On Linux systems, limits can be set for various process resources. One of those limits is the core file size (RLIMIT_CORE). To ensure a complete core dump can be written, it should be set to unlimited.

To verify the current core file size of an existing process, run prlimit -p <PID> -c.

Typically server programs get started by a systemd and the default on SLES already should be unlimited.
If you want to change the limit globally, create a drop-in for /etc/system/systemd.conf`:

mkdir /etc/systemd/system.conf.d
cat > /etc/systemd/system.conf.d/99-coredumplimit.conf <<EOF
[Manager]
DefaultLimitCORE=<YOUR VALUE>
EOF

Since this affects the entire system, initiate a reboot after making the change.

If you just want to adjust the value for a specific service, create a drop-in just for the service, reload the systemd manager configuration and restart the service.

Here an example how to do it for cron.service:

# mkdir /etc/systemd/system/cron.service.d
# cat > /etc/systemd/system/cron.service.d/99-coredumplimit.conf <<EOF
[Service]
LimitCORE=<YOUR VALUE>
EOF
# systemctl daemon-reload
# systemctl restart cron.service

Note: For details see man systemd.exec.

If a program is called from the shell the PAM stack gets involved. This also can be the case for programs started by systemd, but switch user by invoking a PAM session after start. An indication would be, that the started processes run as a different user as root and its systemd service configuration has no corresponding User= entry.

In such cases configure the limit via PAM by configuring /etc/security/limits.conf (see man limits.conf for details). The default should already be unlimited on systems with a recent patch level.

Limits configured via PAM get applied on logon.

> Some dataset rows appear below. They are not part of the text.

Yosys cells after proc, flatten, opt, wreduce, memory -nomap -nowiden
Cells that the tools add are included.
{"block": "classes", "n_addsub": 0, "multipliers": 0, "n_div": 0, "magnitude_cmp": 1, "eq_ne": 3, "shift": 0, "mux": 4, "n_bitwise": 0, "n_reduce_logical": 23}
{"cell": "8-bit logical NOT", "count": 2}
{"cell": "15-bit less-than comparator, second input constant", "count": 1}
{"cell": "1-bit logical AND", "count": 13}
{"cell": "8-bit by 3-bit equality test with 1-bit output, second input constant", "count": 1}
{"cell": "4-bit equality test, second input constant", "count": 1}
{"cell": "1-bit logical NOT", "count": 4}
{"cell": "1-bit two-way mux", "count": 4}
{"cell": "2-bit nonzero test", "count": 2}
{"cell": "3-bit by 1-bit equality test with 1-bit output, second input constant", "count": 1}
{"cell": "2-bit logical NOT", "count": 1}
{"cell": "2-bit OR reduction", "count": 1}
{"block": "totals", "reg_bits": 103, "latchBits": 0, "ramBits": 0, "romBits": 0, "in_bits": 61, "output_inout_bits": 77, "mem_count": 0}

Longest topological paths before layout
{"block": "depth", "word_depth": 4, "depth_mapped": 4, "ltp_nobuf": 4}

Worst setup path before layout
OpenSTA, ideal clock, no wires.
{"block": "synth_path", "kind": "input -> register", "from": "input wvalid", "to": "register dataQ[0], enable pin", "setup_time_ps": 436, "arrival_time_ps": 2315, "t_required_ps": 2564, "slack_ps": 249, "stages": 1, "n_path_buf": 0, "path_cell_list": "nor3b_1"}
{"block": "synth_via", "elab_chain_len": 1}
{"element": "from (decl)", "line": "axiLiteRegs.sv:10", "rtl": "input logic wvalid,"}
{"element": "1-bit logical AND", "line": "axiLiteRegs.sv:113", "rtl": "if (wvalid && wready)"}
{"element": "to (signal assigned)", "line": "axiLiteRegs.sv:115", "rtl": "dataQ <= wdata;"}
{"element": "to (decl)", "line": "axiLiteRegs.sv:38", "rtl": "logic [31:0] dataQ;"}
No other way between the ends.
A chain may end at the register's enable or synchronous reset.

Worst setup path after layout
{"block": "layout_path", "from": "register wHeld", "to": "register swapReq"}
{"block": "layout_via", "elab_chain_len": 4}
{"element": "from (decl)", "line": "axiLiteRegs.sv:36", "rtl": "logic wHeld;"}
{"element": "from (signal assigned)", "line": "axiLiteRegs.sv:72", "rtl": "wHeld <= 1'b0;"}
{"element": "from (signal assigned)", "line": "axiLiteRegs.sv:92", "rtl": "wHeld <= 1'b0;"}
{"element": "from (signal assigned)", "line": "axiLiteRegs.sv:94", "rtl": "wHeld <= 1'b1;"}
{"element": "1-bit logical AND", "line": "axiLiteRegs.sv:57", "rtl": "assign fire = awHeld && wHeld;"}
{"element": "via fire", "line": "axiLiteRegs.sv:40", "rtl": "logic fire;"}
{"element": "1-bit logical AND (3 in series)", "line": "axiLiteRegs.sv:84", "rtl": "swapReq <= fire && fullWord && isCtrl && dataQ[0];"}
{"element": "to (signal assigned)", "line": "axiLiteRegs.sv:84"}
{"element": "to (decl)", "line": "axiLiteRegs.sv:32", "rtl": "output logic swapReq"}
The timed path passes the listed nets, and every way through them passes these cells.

Here an example entry to set the core file size for the group sapsys to unlimited (both hard and soft limit):

...
@sapsys          -      core             unlimited
...

Note: Both hard and soft limit must be set for core dumps to be written!

Note: If no other reasons are against it, best configure both PAM and systemd

Note: If you have modified your PAM stack, make sure pam_limits.so is part otherwise this will not work

Note: It is possible to see lower limits then configured. Programs can reduce the limits further. In such a case you have to set the limit after start for the process like: prlimit --core=unlimited:unlimited -p <PID>

Configure core dump size restrictions of systemd-coredump

Additional to the resource limit for the core file size, systemd-coredump also has configurable limits.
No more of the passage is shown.